■ Exercise data:
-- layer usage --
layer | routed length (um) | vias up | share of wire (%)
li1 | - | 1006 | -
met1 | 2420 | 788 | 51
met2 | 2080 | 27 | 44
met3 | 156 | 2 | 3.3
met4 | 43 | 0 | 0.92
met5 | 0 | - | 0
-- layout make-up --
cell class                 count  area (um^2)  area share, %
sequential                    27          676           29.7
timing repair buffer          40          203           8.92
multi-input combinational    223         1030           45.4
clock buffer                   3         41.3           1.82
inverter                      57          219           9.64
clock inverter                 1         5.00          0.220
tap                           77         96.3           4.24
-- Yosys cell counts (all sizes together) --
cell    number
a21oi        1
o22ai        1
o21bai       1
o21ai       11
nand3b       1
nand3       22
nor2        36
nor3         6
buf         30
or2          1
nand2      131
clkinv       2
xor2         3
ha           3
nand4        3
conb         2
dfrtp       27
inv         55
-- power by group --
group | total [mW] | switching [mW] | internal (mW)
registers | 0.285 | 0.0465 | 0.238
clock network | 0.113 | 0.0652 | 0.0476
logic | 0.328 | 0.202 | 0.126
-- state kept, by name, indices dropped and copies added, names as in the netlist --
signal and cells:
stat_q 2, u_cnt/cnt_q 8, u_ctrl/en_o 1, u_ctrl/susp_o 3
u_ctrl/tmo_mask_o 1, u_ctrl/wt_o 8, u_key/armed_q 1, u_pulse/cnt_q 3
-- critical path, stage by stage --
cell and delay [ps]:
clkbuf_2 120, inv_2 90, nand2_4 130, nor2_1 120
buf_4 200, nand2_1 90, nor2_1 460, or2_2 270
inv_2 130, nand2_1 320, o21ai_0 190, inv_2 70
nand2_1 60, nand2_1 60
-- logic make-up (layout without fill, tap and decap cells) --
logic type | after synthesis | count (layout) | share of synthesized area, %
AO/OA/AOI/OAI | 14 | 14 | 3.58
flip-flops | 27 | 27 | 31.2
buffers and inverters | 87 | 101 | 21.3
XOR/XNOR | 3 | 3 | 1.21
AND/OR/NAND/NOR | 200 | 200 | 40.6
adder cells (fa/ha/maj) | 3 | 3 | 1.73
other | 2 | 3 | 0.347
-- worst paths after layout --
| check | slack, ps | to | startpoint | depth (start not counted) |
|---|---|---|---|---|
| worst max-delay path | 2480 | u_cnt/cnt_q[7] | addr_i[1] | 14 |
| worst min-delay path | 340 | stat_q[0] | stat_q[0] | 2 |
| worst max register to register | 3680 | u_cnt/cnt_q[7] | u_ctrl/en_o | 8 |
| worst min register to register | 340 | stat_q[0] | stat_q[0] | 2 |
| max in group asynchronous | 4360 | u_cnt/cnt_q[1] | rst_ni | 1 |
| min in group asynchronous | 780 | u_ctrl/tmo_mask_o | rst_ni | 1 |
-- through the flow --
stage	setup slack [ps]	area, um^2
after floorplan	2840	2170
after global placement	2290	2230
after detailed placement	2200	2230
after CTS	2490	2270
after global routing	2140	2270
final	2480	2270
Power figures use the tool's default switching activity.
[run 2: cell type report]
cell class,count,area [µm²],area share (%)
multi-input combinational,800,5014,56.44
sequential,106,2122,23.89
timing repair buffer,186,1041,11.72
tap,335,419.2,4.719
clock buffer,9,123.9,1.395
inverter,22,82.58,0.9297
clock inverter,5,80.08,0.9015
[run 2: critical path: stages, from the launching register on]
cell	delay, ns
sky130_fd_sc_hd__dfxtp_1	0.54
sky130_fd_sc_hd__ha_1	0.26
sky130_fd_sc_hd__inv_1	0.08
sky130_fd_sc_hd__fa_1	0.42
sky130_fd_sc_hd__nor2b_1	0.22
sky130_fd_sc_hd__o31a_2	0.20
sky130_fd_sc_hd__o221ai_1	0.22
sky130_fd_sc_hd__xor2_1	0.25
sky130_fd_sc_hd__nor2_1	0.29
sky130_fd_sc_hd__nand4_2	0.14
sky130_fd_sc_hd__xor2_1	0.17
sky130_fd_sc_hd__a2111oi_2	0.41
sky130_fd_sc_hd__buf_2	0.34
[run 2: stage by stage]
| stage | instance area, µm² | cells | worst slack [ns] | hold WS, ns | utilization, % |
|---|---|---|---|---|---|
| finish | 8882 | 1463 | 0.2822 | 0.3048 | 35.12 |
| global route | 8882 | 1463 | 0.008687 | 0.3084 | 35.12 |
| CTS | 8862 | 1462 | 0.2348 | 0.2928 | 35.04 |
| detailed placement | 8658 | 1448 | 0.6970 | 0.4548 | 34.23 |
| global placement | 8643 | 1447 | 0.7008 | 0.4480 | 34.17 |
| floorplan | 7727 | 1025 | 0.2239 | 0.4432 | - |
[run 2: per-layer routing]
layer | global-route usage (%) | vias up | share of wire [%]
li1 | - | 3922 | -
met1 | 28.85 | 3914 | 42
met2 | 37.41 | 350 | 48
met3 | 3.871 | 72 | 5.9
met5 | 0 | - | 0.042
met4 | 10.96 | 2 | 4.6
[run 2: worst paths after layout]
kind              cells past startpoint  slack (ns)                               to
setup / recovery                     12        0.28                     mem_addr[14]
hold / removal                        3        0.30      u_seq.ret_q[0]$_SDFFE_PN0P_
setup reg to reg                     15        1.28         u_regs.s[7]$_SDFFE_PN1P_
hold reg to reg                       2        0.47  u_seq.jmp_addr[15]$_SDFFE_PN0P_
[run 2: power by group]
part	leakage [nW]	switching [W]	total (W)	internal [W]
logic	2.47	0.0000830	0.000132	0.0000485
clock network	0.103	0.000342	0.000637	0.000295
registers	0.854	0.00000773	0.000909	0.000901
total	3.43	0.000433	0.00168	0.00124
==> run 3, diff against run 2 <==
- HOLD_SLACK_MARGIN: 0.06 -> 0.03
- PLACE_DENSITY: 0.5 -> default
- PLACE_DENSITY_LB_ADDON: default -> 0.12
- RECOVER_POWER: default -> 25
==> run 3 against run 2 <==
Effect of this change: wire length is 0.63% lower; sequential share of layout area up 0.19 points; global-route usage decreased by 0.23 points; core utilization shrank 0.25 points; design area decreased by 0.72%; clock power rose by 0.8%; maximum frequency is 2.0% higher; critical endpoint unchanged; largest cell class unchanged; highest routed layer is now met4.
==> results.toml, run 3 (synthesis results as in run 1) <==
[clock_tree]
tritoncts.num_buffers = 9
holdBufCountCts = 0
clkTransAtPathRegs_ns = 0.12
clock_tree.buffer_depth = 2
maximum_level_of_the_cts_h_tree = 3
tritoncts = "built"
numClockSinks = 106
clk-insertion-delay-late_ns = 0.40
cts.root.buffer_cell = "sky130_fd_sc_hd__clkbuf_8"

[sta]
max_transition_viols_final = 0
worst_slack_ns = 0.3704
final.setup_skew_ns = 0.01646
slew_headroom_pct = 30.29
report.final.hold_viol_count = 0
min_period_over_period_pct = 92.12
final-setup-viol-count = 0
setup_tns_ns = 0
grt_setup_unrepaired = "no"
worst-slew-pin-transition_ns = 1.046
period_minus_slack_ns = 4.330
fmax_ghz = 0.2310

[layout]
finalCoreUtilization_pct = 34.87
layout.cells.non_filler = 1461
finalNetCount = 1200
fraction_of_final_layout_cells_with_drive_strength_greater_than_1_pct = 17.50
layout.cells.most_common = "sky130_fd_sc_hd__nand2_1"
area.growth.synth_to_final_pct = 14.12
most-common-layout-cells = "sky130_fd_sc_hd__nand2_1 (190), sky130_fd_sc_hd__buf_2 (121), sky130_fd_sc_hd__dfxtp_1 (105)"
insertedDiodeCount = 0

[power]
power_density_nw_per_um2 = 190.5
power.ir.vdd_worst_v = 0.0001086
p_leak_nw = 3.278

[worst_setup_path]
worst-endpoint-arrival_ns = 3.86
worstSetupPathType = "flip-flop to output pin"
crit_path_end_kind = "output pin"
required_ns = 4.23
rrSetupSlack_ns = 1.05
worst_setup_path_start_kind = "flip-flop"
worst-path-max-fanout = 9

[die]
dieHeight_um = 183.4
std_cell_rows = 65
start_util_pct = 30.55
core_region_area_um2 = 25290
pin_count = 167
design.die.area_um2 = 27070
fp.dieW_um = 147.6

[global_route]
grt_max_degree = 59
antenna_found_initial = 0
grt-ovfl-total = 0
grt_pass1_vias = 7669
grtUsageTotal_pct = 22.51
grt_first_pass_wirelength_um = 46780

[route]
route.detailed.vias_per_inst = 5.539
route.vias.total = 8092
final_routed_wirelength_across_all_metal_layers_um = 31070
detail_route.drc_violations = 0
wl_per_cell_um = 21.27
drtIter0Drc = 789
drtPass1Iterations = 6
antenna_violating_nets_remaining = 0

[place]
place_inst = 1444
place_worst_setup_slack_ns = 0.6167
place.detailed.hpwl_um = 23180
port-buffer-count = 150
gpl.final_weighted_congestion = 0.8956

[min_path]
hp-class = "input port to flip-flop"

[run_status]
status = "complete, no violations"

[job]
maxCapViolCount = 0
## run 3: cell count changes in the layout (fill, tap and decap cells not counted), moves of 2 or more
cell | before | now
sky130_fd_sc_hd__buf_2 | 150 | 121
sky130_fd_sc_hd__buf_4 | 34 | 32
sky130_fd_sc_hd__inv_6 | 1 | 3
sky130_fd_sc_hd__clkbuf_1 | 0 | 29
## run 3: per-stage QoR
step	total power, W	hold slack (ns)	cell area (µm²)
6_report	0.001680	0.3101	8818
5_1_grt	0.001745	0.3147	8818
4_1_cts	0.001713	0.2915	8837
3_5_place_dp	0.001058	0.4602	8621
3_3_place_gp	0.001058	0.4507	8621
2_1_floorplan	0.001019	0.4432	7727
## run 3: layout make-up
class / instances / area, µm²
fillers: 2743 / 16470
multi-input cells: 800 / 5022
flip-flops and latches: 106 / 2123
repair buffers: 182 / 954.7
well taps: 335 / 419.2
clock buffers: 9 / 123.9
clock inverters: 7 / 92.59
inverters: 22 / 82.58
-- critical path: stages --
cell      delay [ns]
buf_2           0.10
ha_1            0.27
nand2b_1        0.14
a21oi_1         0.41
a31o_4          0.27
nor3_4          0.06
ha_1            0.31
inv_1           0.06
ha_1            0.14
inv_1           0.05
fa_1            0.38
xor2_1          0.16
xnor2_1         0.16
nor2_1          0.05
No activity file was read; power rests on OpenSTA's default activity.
$ cat src/rtl/wbb_pkg.sv
package wbb_pkg;

    typedef enum logic [1:0] {
        KIND_WB   = 2'd0,
        KIND_BST  = 2'd1,
        KIND_INTR = 2'd2,
        KIND_RSVD = 2'd3
    } kind_e;

    function automatic logic kind_snoopable(input logic [1:0] k);
        return (k == KIND_WB) || (k == KIND_BST);
    endfunction

endpackage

■ Task brief: Lines of the listing above that include the string "asynchronous" should each be copied.

■ Answer box:
| max in group asynchronous | 4360 | u_cnt/cnt_q[1] | rst_ni | 1 |
| min in group asynchronous | 780 | u_ctrl/tmo_mask_o | rst_ni | 1 |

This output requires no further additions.